Inoltre, la Corte ha sottolineato che la giurisprudenza è ferma anche riguardo al ritenere che la contabilità regolare non impedisce il ricorso al metodo induttivo ed alle presunzioni semplici, pur in presenza di scritture contabili formalmente corrette, quando la contabilità possa essere considerata complessivamente ed essenzialmente inattendibile.
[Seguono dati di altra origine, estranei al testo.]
`config.mk`:
```
export PLATFORM = sky130hd
export DESIGN_NAME = kick_sequencer_flat
export DESIGN_NICKNAME = d
export VERILOG_FILES = /design/src/rtl/kick_pkg.sv /design/src/rtl/kick_sequencer_if.sv /design/src/rtl/kick_tick_gen.sv /design/src/rtl/kick_sequencer.sv /design/src/flat_wrapper.sv
export SDC_FILE = /design/constraint.sdc
export NUM_CORES = 1
export LEC_CHECK = 0
export BUFFER_PORTS_ARGS = -buffer_cell sky130_fd_sc_hd__buf_2
export CAP_MARGIN = 40
export CORE_MARGIN = 1
export CORE_UTILIZATION = 60
export DETAILED_ROUTE_END_ITERATION = 8
export PLACE_DENSITY_LB_ADDON = 0.25
export SYNTH_ARGS = -nofsm -noshare
export SYNTH_HDL_FRONTEND = slang
export SYNTH_HIERARCHICAL = 1
export SYNTH_SLANG_ARGS = --single-unit
```
`constraint.sdc`:
```
create_clock -name clk -period 6 [get_ports clk]
set_input_delay 1.8 -clock clk [delete_from_list [all_inputs] [get_ports clk]]
set_output_delay 1.8 -clock clk [all_outputs]
set_load 0.005 [all_outputs]
```
`src/rtl/kick_pkg.sv`:
```
// Shared types and helpers for the kicker sequencer.
package kick_pkg;

    localparam int unsigned STRENGTH_W = 7;

    typedef enum logic [2:0] {
        IDLE,
        CHARGE,
        READY,
        FIRE,
        COOLDOWN,
        FAULT
    } kick_state_t;

    // Limit a microsecond value to a ceiling.
    function automatic int unsigned clamp_us(input int unsigned value, input int unsigned limit);
        return (value > limit) ? limit : value;
    endfunction

    // Largest of three limits; sizes the shared microsecond counter.
    function automatic int unsigned max3(input int unsigned a, input int unsigned b, input int unsigned c);
        int unsigned m;
        m = (a > b) ? a : b;
        return (m > c) ? m : c;
    endfunction

endpackage

```
`src/rtl/kick_sequencer_if.sv`:
```
// Command/power-stage signal bundle of the kicker sequencer.
interface kick_sequencer_if;
    import kick_pkg::*;

    logic                  arm;
    logic                  cap_full;
    logic                  kick_req;
    logic [STRENGTH_W-1:0] kick_strength;
    logic                  kick_ack;
    logic                  charge_en;
    logic                  fire;
    logic                  ready;
    logic                  fault;

    // Command side: drives arm/request, watches status.
    modport master (
        output arm, cap_full, kick_req, kick_strength,
        input  kick_ack, charge_en, fire, ready, fault
    );

    // Sequencer side.
    modport slave (
        input  arm, cap_full, kick_req, kick_strength,
        output kick_ack, charge_en, fire, ready, fault
    );

endinterface

```
`src/rtl/kick_tick_gen.sv`:
```
// Microsecond timebase: one-cycle tick every TICK_DIV clocks, restartable
// so that every state's duration starts on a fresh tick period.
module kick_tick_gen #(
    parameter int unsigned TICK_DIV = 50
) (
    input  logic clk,
    input  logic rst_n,
    input  logic restart,
    output logic tick
);

    localparam int unsigned CW = (TICK_DIV > 1) ? $clog2(TICK_DIV) : 1;
    localparam logic [CW-1:0] LAST = CW'(TICK_DIV - 1);
    localparam logic [CW-1:0] ONE  = CW'(1);

    logic [CW-1:0] cnt_reg;

    assign tick = (cnt_reg == LAST);

    // Prescaler count; restart forces the next cycle to be period cycle 0.
    always_ff @(posedge clk) begin
        if (!rst_n || restart) begin
            cnt_reg <= '0;
        end else if (tick) begin
            cnt_reg <= '0;
        end else begin
            cnt_reg <= cnt_reg + ONE;
        end
    end

endmodule

```
`src/rtl/kick_sequencer.sv`:
```
// Kicker sequencer: charge, accept a strength-coded kick, fire a timed
// solenoid pulse, cool down, recharge. All outputs are registered from the
// next state so fire and charge_en can never overlap.
module kick_sequencer
    import kick_pkg::*;
#(
    parameter int unsigned TICK_DIV          = 50,
    parameter int unsigned US_PER_LSB        = 50,
    parameter int unsigned MAX_PULSE_US      = 5000,
    parameter int unsigned COOLDOWN_US       = 200000,
    parameter int unsigned CHARGE_TIMEOUT_US = 8000000
) (
    input  logic             clk,
    input  logic             rst_n,
    kick_sequencer_if.slave  bus
);

    localparam int unsigned MAX_US = max3(MAX_PULSE_US, COOLDOWN_US, CHARGE_TIMEOUT_US);
    localparam int unsigned US_W   = $clog2(MAX_US + 1);
    localparam int unsigned PROD_W = STRENGTH_W + $clog2(US_PER_LSB + 1);

    localparam logic [US_W-1:0] US_ONE     = US_W'(1);
    localparam logic [US_W-1:0] US_SAT     = '1;
    localparam logic [US_W:0]   US_ONE_EXT = (US_W+1)'(1);

    // Synchronizer and FSM state
    logic                  cap_meta_reg;
    logic                  cap_full_s_reg;
    kick_state_t           state_reg;
    kick_state_t           state_next;
    logic [US_W-1:0]       us_cnt_reg;
    logic [STRENGTH_W-1:0] strength_reg;

    // Registered outputs
    logic kick_ack_reg;
    logic charge_en_reg;
    logic fire_reg;
    logic ready_reg;
    logic fault_reg;

    // Timing helpers
    logic              tick;
    logic              restart;
    logic              accept;
    logic              us_done;
    logic [US_W-1:0]   us_limit;
    logic [PROD_W-1:0] pulse_prod;
    logic [US_W-1:0]   pulse_us;

    kick_tick_gen #(
        .TICK_DIV (TICK_DIV)
    ) u_tick (
        .clk     (clk),
        .rst_n   (rst_n),
        .restart (restart),
        .tick    (tick)
    );

    // Product is wide enough for 127*US_PER_LSB, then clamped to the pulse ceiling.
    assign pulse_prod = PROD_W'(strength_reg) * PROD_W'(US_PER_LSB);
    assign pulse_us   = US_W'(clamp_us(32'(pulse_prod), MAX_PULSE_US));

    // A request is taken once per READY visit; the ack register blocks a
    // second acceptance while the requester is still seeing the ack.
    assign accept = (state_reg == READY) && bus.arm && bus.kick_req && !kick_ack_reg;

    // Duration limit of the current state, in microseconds.
    always_comb begin
        us_limit = US_W'(CHARGE_TIMEOUT_US);
        case (state_reg)
            FIRE:     us_limit = pulse_us;
            COOLDOWN: us_limit = US_W'(COOLDOWN_US);
            default:  us_limit = US_W'(CHARGE_TIMEOUT_US);
        endcase
    end

    // The tick that completes the last microsecond of the current state.
    assign us_done = tick && (({1'b0, us_cnt_reg} + US_ONE_EXT) >= {1'b0, us_limit});

    // Next-state selection; dropping arm overrides everything.
    always_comb begin
        state_next = state_reg;
        if (!bus.arm) begin
            state_next = IDLE;
        end else begin
            case (state_reg)
                IDLE:     state_next = CHARGE;
                CHARGE: begin
                    if (cap_full_s_reg)  state_next = READY;
                    else if (us_done)    state_next = FAULT;
                end
                READY: begin
                    if (kick_ack_reg && (strength_reg != '0)) state_next = FIRE;
                end
                FIRE:     if (us_done) state_next = COOLDOWN;
                COOLDOWN: if (us_done) state_next = CHARGE;
                FAULT:    state_next = FAULT;
                default:  state_next = IDLE;
            endcase
        end
    end

    // Every state entry restarts both the prescaler and the microsecond counter.
    assign restart = (state_next != state_reg);

    // Two-flop synchronizer for the asynchronous comparator.
    always_ff @(posedge clk) begin
        if (!rst_n) begin
            cap_meta_reg   <= 1'b0;
            cap_full_s_reg <= 1'b0;
        end else begin
            cap_meta_reg   <= bus.cap_full;
            cap_full_s_reg <= cap_meta_reg;
        end
    end

    // FSM state, saturating us counter, strength latch and registered outputs.
    always_ff @(posedge clk) begin
        if (!rst_n) begin
            state_reg     <= IDLE;
            us_cnt_reg    <= '0;
            strength_reg  <= '0;
            kick_ack_reg  <= 1'b0;
            charge_en_reg <= 1'b0;
            fire_reg      <= 1'b0;
            ready_reg     <= 1'b0;
            fault_reg     <= 1'b0;
        end else begin
            state_reg <= state_next;
            if (restart) begin
                us_cnt_reg <= '0;
            end else if (tick && (us_cnt_reg != US_SAT)) begin
                us_cnt_reg <= us_cnt_reg + US_ONE;
            end
            if (accept) begin
                strength_reg <= bus.kick_strength;
            end
            kick_ack_reg  <= accept;
            charge_en_reg <= (state_next == CHARGE) || (state_next == READY);
            fire_reg      <= (state_next == FIRE);
            ready_reg     <= (state_next == READY);
            fault_reg     <= (state_next == FAULT);
        end
    end

    assign bus.kick_ack  = kick_ack_reg;
    assign bus.charge_en = charge_en_reg;
    assign bus.fire      = fire_reg;
    assign bus.ready     = ready_reg;
    assign bus.fault     = fault_reg;

endmodule

```
`src/flat_wrapper.sv`:
```
// flat-port wrapper written by rule: the top's interface ports become plain ports
module kick_sequencer_flat import kick_pkg::*;
#(
    parameter int unsigned TICK_DIV          = 50,
    parameter int unsigned US_PER_LSB        = 50,
    parameter int unsigned MAX_PULSE_US      = 5000,
    parameter int unsigned COOLDOWN_US       = 200000,
    parameter int unsigned CHARGE_TIMEOUT_US = 8000000
)
  (clk, rst_n, bus_arm, bus_cap_full, bus_kick_req, bus_kick_strength, bus_kick_ack, bus_charge_en, bus_fire, bus_ready, bus_fault);
  kick_sequencer_if bus_i ();
  input  logic clk;
  input  logic rst_n;
  input wire logic [$bits(bus_i.arm)-1:0] bus_arm;
  input wire logic [$bits(bus_i.cap_full)-1:0] bus_cap_full;
  input wire logic [$bits(bus_i.kick_req)-1:0] bus_kick_req;
  input wire logic [$bits(bus_i.kick_strength)-1:0] bus_kick_strength;
  output wire logic [$bits(bus_i.kick_ack)-1:0] bus_kick_ack;
  output wire logic [$bits(bus_i.charge_en)-1:0] bus_charge_en;
  output wire logic [$bits(bus_i.fire)-1:0] bus_fire;
  output wire logic [$bits(bus_i.ready)-1:0] bus_ready;
  output wire logic [$bits(bus_i.fault)-1:0] bus_fault;
  assign bus_i.arm = bus_arm;
  assign bus_i.cap_full = bus_cap_full;
  assign bus_i.kick_req = bus_kick_req;
  assign bus_i.kick_strength = bus_kick_strength;
  assign bus_kick_ack = bus_i.kick_ack;
  assign bus_charge_en = bus_i.charge_en;
  assign bus_fire = bus_i.fire;
  assign bus_ready = bus_i.ready;
  assign bus_fault = bus_i.fault;
  kick_sequencer #(.TICK_DIV(TICK_DIV), .US_PER_LSB(US_PER_LSB), .MAX_PULSE_US(MAX_PULSE_US), .COOLDOWN_US(COOLDOWN_US), .CHARGE_TIMEOUT_US(CHARGE_TIMEOUT_US)) u_core (.clk(clk), .rst_n(rst_n), .bus(bus_i));
endmodule
```
==> out/qor.txt <==
Cell Count, Final, Fillers Out: 503
most frequent cells in the layout: 50 x ha_1, 46 x dfxtp_1, 32 x nor2_1
dpl cells: 495
CTS Buffer Depth: 2
Setup violations, final: 0
n_diodes: 0
number of synthesized flops with an enable pin: 0
Combinational Power Share: 5.6%
initial antenna violation count: 0
clock power share: 37.1%
hpwl dp: 5540 µm
total grt overflow: 0
vias in the first global route: 2655
initial core utilization: 62.3%
Die Wd: 80.4 µm
crit start category: flip-flop
Sw Share: 23.5%
Largest register FFs: 23
Unique masters post-synth: 60
Area growth, synth to finish: 6.00%
slowest stage cell, crit path: fa_1
design area: 3910 µm²
ys async rst share: 0%
H-tree Lvls: 2
Critical Path RT: 6.23 ns
Hold Buf Count CTS: 0
Core Region: 5920 µm²
dominant cell type by area after synthesis: dfxtp_1
Row Count: 28
hold path start: u_core/cap_meta_reg
synthesized area: 3690 µm²
max incr delay on CP: 0.46 ns
Least-Margin Pin Slew: 0.585 ns
Seq pwr share: 57.3%
CP cell instances: inv_1 > ha_1 > ha_1 > fa_1 > ha_1 > a21oi_1 > o21bai_1 > a21oi_1 > o21ai_0 > xnor2_1 > o21a_1 > o21ai_0 > ha_1 > a2111oi_2 > o21a_1 > nor3_1 > a311oi_2 > o211ai_4 > a21o_1 > or2_2 > buf_12 > nor3_2
all-layer global routing usage: 23.6%
crit-path max FO: 22
CP bufs+invs: 2
fmax: 0.180 GHz
RSZ-0062 raised after global routing: false
internal power: 0.414 mW
Max rail drop VDD: 0.113 mV
layout cells sized above 1: 15.2%
vias post-DR: 2863
max-cap viol count: 0
Residual DRC: 0
NumNets Final: 491
io pins: 17
Tmin final: 5.56 ns
Starting DRT DRC Count: 145
Routed Antenna Nets: 0
Final Skew: 0.00594 ns
Final Util: 66.1%
Slew HR: 60.7%
vias per inst: 5.69
crit path from: u_core/strength_reg[2]
Psw: 0.127 mW
synthesized area per cell: 8.93 µm²
root buffer cell: clkbuf_8
count of input and output buffers: 16
DR WL/cell: 14.1 µm
fin. max-slew vios: 0
pwr/cell area: 139 nW/µm²
top cells by area, synth: dfxtp_1 25%, ha_1 17%, xnor2_1 6.4%
Mapped Nets: 477
number of CTS-inserted buffers: 5
CTS sink cnt: 46
share of the synthesized area in the top cell type: 25.0%
Mapped Cells: 413
Top delay family on crit path: compound AO/OA/AOI/OAI gates
setup TNS: 0 ns
final worst-path cycle share: 92.7%
outcome: finished clean
Worst-path clk slew: 0.09 ns
critical path class: reg2reg
Post-CTS Setup Bufs: 0
# fillers: 511
pin count of the biggest net entering global routing: 23
GP Congestion: 0.870
commonest non-fill, non-tap cell in the layout: ha_1
Synth Flop Type: dfxtp_1
crit path DAT: 5.79 ns
Worst path most repeated cell: ha_1
die area: 6470 µm²
Yosys warning count: 6
DRT Pass-1 Iters: 5
Post-DP Area: 3810 µm²
Worst Hold Class: reg2reg
Die Ht: 80.4 µm
Final Hold Fails: 0
Setup crit end kind: flip-flop
CTS tree: done
P_leak: 1.67 nW
reg-to-reg critical path startpoint: u_core/strength_reg[2]
Post-Route WL: 7090 µm
Clk Latency, worst-skew pair: 0.29 ns
first-pass GRT wire length: 12000 µm
Seq/Total Area, Yosys: 25.0%
synthesized flop and latch total: 46
final cells by class:
type / instances / area, µm² / area share (%)
Clock buffer: 7 / 86.3 / 2.21
Clock inverter: 1 / 8.76 / 0.224
Inverter: 23 / 86.3 / 2.21
Multi-Input combinational cell: 332 / 2600 / 66.5
Sequential cell: 46 / 921 / 23.5
Tap cell: 75 / 93.8 / 2.40
Timing Repair Buffer: 19 / 115 / 2.94
path summary, 6_finish.rpt:
kind,to,slack [ns],cells after the start
setup / recovery,u_core/us_cnt_reg[18],0.44,22
hold / removal,u_core/cap_full_s_reg,0.45,1
setup reg to reg,u_core/us_cnt_reg[18],0.44,22
hold reg to reg,u_core/cap_full_s_reg,0.45,1
stage by stage:
step	hold WS (ns)	setup WS, ns	total power [mW]
after floorplan	0.412	0.949	0.342
after global placement	0.418	0.553	0.347
after detailed placement	0.428	0.442	0.348
after CTS	0.452	0.283	0.549
after global routing	0.463	0.0802	0.563
final	0.448	0.438	0.542
metal layers:
metal	track usage [%]	vias up	wire length, µm
met2	40.3	53	3210
li1	-	1474	-
met5	0	-	0
met3	4.32	10	252
met1	30.5	1326	3530
met4	5.18	0	91
cell families after synthesis:
family,after synthesis,share of synthesized area [%]
simple gates,158,25.9
flops,46,25.0
compound gates,69,13.5
xor+xnor,46,10.9
mux,7,1.90
buf+inv,35,4.75
fa+ha+maj,52,18.0
cell usage after synthesis (5+ instances only):
cell type / number
nor2_4: 20
xor2_1: 19
xnor2_1: 27
nor3_1: 9
mux2i_1: 7
nand4_1: 6
nor2_1: 32
o21ai_0: 13
dfxtp_1: 46
a21oi_1: 16
clkbuf_1: 6
nand3_1: 22
a21o_1: 11
ha_1: 50
nand2b_1: 5
nand2_1: 29
nor2b_1: 5
inv_1: 21
power by group through the flow:
stage	logic, mW	registers [mW]	clock network [mW]
6_report	0.0302	0.310	0.201
5_1_grt	0.0330	0.311	0.219
4_1_cts	0.0304	0.310	0.208
3_5_place_dp	0.0302	0.318	0
3_3_place_gp	0.0297	0.317	0
2_1_floorplan	0.0256	0.316	0
worst reg2reg max path, cell delays in order (launching register included):
cell and delay (ns):
dfxtp_1 0.43, inv_1 0.07, ha_1 0.27, ha_1 0.31, fa_1 0.46, ha_1 0.35, a21oi_1 0.23, o21bai_1 0.10
a21oi_1 0.21, o21ai_0 0.14, xnor2_1 0.24, o21a_1 0.23, o21ai_0 0.09, ha_1 0.32, a2111oi_2 0.40, o21a_1 0.18
nor3_1 0.06, a311oi_2 0.32, o211ai_4 0.17, a21o_1 0.20, or2_2 0.33, buf_12 0.21, nor3_2 0.18
repair_timing:
item                       4_1_cts  5_1_grt
setup endpoints to repair        0       24
hold endpoints to repair         0        0
resized for setup                0        3
No activity file was read; power rests on OpenSTA's default activity.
L’accertamento, inoltre, è possibile anche in base ad “altri documenti”, ad “altre scritture contabili” (diverse da quelle previste per legge, eventualmente regolari), ad “altri dati e notizie” raccolti nei modi prescritti dalla legge. Utili elementi presuntivi a sostegno della pretesa fiscale possono essere tratti da scritture non ufficiali, come i “mastrini”, trovate in possesso dell’imprenditore.
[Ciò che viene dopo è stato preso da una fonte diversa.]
File: config.mk
export PLATFORM = sky130hd
export DESIGN_NAME = lfsr_scrambler_flat
export DESIGN_NICKNAME = d
export VERILOG_FILES = /design/src/rtl/lfsr_scrambler_if.sv /design/src/rtl/lfsr_scrambler.sv /design/src/flat_wrapper.sv
export SDC_FILE = /design/constraint.sdc
export NUM_CORES = 1
export LEC_CHECK = 0
export CORE_MARGIN = 2
export CORE_UTILIZATION = 40
export DETAILED_ROUTE_END_ITERATION = 10
export PLACE_DENSITY_LB_ADDON = 0.1
export SLEW_MARGIN = 20
export SYNTH_ARGS = -nofsm -noshare
export SYNTH_HDL_FRONTEND = slang
export SYNTH_SLANG_ARGS = --single-unit
export TNS_END_PERCENT = 20
File: constraint.sdc
create_clock -name clk_i -period 1.46 [get_ports clk_i]
set_input_delay 0.219 -clock clk_i [delete_from_list [all_inputs] [get_ports clk_i]]
set_output_delay 0.219 -clock clk_i [all_outputs]
set_load 0.05 [all_outputs]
Nel caso di specie, la Guardia di Finanza, nel corso di una verifica disposta nei confronti di una società a responsabilità limitata, aveva rilevato che dal mastrino di contabilità della società emergeva un saldo negativo di notevole importo. Sul presupposto che tale elemento denotasse un’evasione di imposta per compensi percepiti in nero, era stato emesso un avviso di rettifica con la ripresa a tassazione di Iva e l’applicazione di sanzioni per ritardata fatturazione di alcune operazioni. La Commissione Tributaria Regionale, contrariamente al Giudice di primo grado, aveva dato ragione alla società contribuente.

La Corte di Cassazione ha affermato che il Giudice di appello “ha fatto mal governo” della normativa sia con riferimento alla ritenuta impossibilità di utilizzazione di un unico elemento presuntivo ai fini dell’accertamento con metodo induttivo, sia con riguardo all’affermata impossibilità di applicare, anche in presenza di regolare contabilità, il metodo induttivo.
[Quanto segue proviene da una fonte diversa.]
`src/rtl/signal_conflict_monitor.sv`:
```
// Purpose: passes controller light codes to the lamps; trips to flashing yellow on a conflict, an illegal code or a stall.
// Latency: 1 cycle from input code to lamp in NORMAL; faults confirm after FILTER_CYCLES / WATCHDOG_CYCLES cycles.
// Backpressure: none; every cycle is sampled, and a fault_clr that is not accepted is dropped.
module signal_conflict_monitor #(
    parameter int unsigned FILTER_CYCLES   = 4,
    parameter int unsigned WATCHDOG_CYCLES = 400_000_000,
    parameter int unsigned FLASH_HALF      = 25_000_000,
    parameter int unsigned ALL_RED_CYCLES  = 100_000_000,
    parameter logic [14:0] CONFLICT_MASK   = 15'h2CFC
) (
    input  logic       clk,
    input  logic       rst,
    input  logic [2:0] w_to_e_in,
    input  logic [2:0] w_to_n_in,
    input  logic [2:0] e_to_w_in,
    input  logic [2:0] e_to_n_in,
    input  logic [2:0] n_to_e_in,
    input  logic [2:0] n_to_w_in,
    input  logic       fault_clr,
    output logic [2:0] w_to_e,
    output logic [2:0] w_to_n,
    output logic [2:0] e_to_w,
    output logic [2:0] e_to_n,
    output logic [2:0] n_to_e,
    output logic [2:0] n_to_w,
    output logic       fault,
    output logic [1:0] fault_code
);

    localparam logic [2:0] RED        = 3'b100;
    localparam logic [2:0] YELLOW     = 3'b010;
    localparam logic [2:0] GREEN      = 3'b001;
    localparam logic [2:0] RED_YELLOW = 3'b110;
    localparam logic [2:0] DARK       = 3'b000;

    localparam logic [31:0] F_LAST  = 32'(FILTER_CYCLES - 1);
    localparam logic [31:0] F_MAX   = 32'(FILTER_CYCLES);
    localparam logic [31:0] WD_LAST = 32'(WATCHDOG_CYCLES - 1);
    localparam logic [31:0] FH_LAST = 32'(FLASH_HALF - 1);
    localparam logic [31:0] AR_LAST = 32'(ALL_RED_CYCLES - 1);

    typedef enum logic [1:0] {
        NORMAL  = 2'd0,
        FLASH   = 2'd1,
        RECOVER = 2'd2
    } state_t;

    state_t      state;
    logic [2:0]  code_in [6];
    logic [2:0]  prev_in [6];
    logic [2:0]  lamp_q  [6];
    logic [5:0]  act;
    logic [5:0]  bad;
    logic [14:0] pair_hit;
    logic        conflict_viol;
    logic        illegal_viol;
    logic        changed;
    logic [31:0] conf_cnt;
    logic [31:0] ill_cnt;
    logic [31:0] wd_cnt;
    logic [31:0] flash_cnt;
    logic [31:0] rec_cnt;
    logic        flash_on;
    logic        conflict_hit;
    logic        illegal_hit;
    logic        wd_hit;
    logic [1:0]  hit_code;

    assign code_in[0] = w_to_e_in;
    assign code_in[1] = w_to_n_in;
    assign code_in[2] = e_to_w_in;
    assign code_in[3] = e_to_n_in;
    assign code_in[4] = n_to_e_in;
    assign code_in[5] = n_to_w_in;

    assign w_to_e = lamp_q[0];
    assign w_to_n = lamp_q[1];
    assign e_to_w = lamp_q[2];
    assign e_to_n = lamp_q[3];
    assign n_to_e = lamp_q[4];
    assign n_to_w = lamp_q[5];

    // A movement is active on GREEN or YELLOW; anything outside the four defined codes is illegal
    genvar gi, gj;
    for (gi = 0; gi < 6; gi++) begin : g_lamp
        assign act[gi] = (code_in[gi] == GREEN) || (code_in[gi] == YELLOW);
        assign bad[gi] = !(code_in[gi] inside {RED, YELLOW, GREEN, RED_YELLOW});
    end

    // Pair (i,j), i<j, maps to bit i*(11-i)/2 + (j-i-1) of the conflict mask
    for (gi = 0; gi < 5; gi++) begin : g_row
        for (gj = gi + 1; gj < 6; gj++) begin : g_col
            assign pair_hit[gi*(11-gi)/2 + gj-gi-1] = act[gi] & act[gj];
        end
    end

    assign conflict_viol = |(pair_hit & CONFLICT_MASK);
    assign illegal_viol  = |bad;

    // Any input code differing from last cycle counts as controller activity
    always_comb begin
        changed = 1'b0;
        for (int i = 0; i < 6; i++) begin
            if (code_in[i] != prev_in[i]) changed = 1'b1;
        end
    end

    // Fault confirmation on the FILTER_CYCLES-th consecutive violating cycle, watchdog only in NORMAL
    always_comb begin
        conflict_hit = conflict_viol && (conf_cnt >= F_LAST);
        illegal_hit  = illegal_viol && (ill_cnt >= F_LAST);
        wd_hit       = (state == NORMAL) && !changed && (wd_cnt == WD_LAST);
        if (conflict_hit)     hit_code = 2'b01;
        else if (illegal_hit) hit_code = 2'b10;
        else if (wd_hit)      hit_code = 2'b11;
        else                  hit_code = 2'b00;
    end

    // Previous-cycle copy of the inputs for stall detection
    always_ff @(posedge clk or negedge rst) begin
        if (!rst) begin
            for (int i = 0; i < 6; i++) prev_in[i] <= DARK;
        end else begin
            for (int i = 0; i < 6; i++) prev_in[i] <= code_in[i];
        end
    end

    // Saturating glitch filters, cleared by any clean cycle; they run in every state
    always_ff @(posedge clk or negedge rst) begin
        if (!rst) begin
            conf_cnt <= '0;
            ill_cnt  <= '0;
        end else begin
            if (!conflict_viol)        conf_cnt <= '0;
            else if (conf_cnt != F_MAX) conf_cnt <= conf_cnt + 32'd1;
            if (!illegal_viol)         ill_cnt  <= '0;
            else if (ill_cnt != F_MAX)  ill_cnt  <= ill_cnt + 32'd1;
        end
    end

    // Stall watchdog: counts unchanged cycles in NORMAL, parked at zero elsewhere
    always_ff @(posedge clk or negedge rst) begin
        if (!rst)                             wd_cnt <= '0;
        else if (state != NORMAL || changed)  wd_cnt <= '0;
        else if (wd_cnt != WD_LAST)           wd_cnt <= wd_cnt + 32'd1;
    end

    // Main FSM with registered lamp outputs; reset lands in the all-red recovery hold
    always_ff @(posedge clk or negedge rst) begin
        if (!rst) begin
            state      <= RECOVER;
            fault      <= 1'b0;
            fault_code <= 2'b00;
            flash_cnt  <= '0;
            flash_on   <= 1'b0;
            rec_cnt    <= '0;
            for (int i = 0; i < 6; i++) lamp_q[i] <= RED;
        end else begin
            case (state)
                NORMAL: begin
                    if (hit_code != 2'b00) begin
                        state      <= FLASH;
                        fault      <= 1'b1;
                        fault_code <= hit_code;
                        flash_cnt  <= '0;
                        flash_on   <= 1'b1;
                        for (int i = 0; i < 6; i++) lamp_q[i] <= YELLOW;
                    end else begin
                        for (int i = 0; i < 6; i++) lamp_q[i] <= code_in[i];
                    end
                end
                FLASH: begin
                    if (fault_clr && !conflict_viol && !illegal_viol) begin
                        state      <= RECOVER;
                        fault      <= 1'b0;
                        fault_code <= 2'b00;
                        rec_cnt    <= '0;
                        for (int i = 0; i < 6; i++) lamp_q[i] <= RED;
                    end else if (flash_cnt == FH_LAST) begin
                        flash_cnt <= '0;
                        flash_on  <= !flash_on;
                        for (int i = 0; i < 6; i++) lamp_q[i] <= flash_on ? DARK : YELLOW;
                    end else begin
                        flash_cnt <= flash_cnt + 32'd1;
                    end
                end
                RECOVER: begin
                    if (hit_code != 2'b00) begin
                        state      <= FLASH;
                        fault      <= 1'b1;
                        fault_code <= hit_code;
                        flash_cnt  <= '0;
                        flash_on   <= 1'b1;
                        for (int i = 0; i < 6; i++) lamp_q[i] <= YELLOW;
                    end else if (rec_cnt == AR_LAST) begin
                        state   <= NORMAL;
                        rec_cnt <= '0;
                        for (int i = 0; i < 6; i++) lamp_q[i] <= code_in[i];
                    end else begin
                        rec_cnt <= rec_cnt + 32'd1;
                    end
                end
                default: begin
                    state <= RECOVER;
                    fault <= 1'b0;
                    for (int i = 0; i < 6; i++) lamp_q[i] <= RED;
                end
            endcase
        end
    end

endmodule

```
La Corte di Cassazione, inoltre, ha giudicato pertinenti i rilievi sollevati dall’Agenzia delle Entrate riguardo alla motivazione della pronuncia di secondo grado, sulla base della considerazione che la svalutazione dell’elemento rappresentato dal rilevante scostamento, all’interno del mastrino di cassa nel quale sono annotate giornalmente le entrate e le uscite, tra versamenti effettuati ed entrate, è stata solo apparentemente spiegata dalla Commissione Tributaria Regionale.

Ancora, la Suprema Corte ha sottolineato che, in tema di accertamento induttivo del reddito d’impresa, la sussistenza di un saldo negativo di cassa, implicando che le voci di spesa siano di entità superiore a quella degli introiti registrati, oltre a costituire un’anomalia contabile, fa presumere l’esistenza di ricavi non contabilizzati in misura almeno pari al disavanzo.

E’ stata, poi, affrontata la questione della ritardata fatturazione ai fini Iva. La Corte di Cassazione ha ricordato che, secondo la propria giurisprudenza, le norme che stabiliscono tempi e modalità della registrazione delle fatture Iva pongono in essere degli obblighi generalizzati di annotazione, fissando delle modalità ben precise, che non trovano deroga in altre disposizioni di legge, essendo collegate alle scansioni temporali dei versamenti dell’Iva.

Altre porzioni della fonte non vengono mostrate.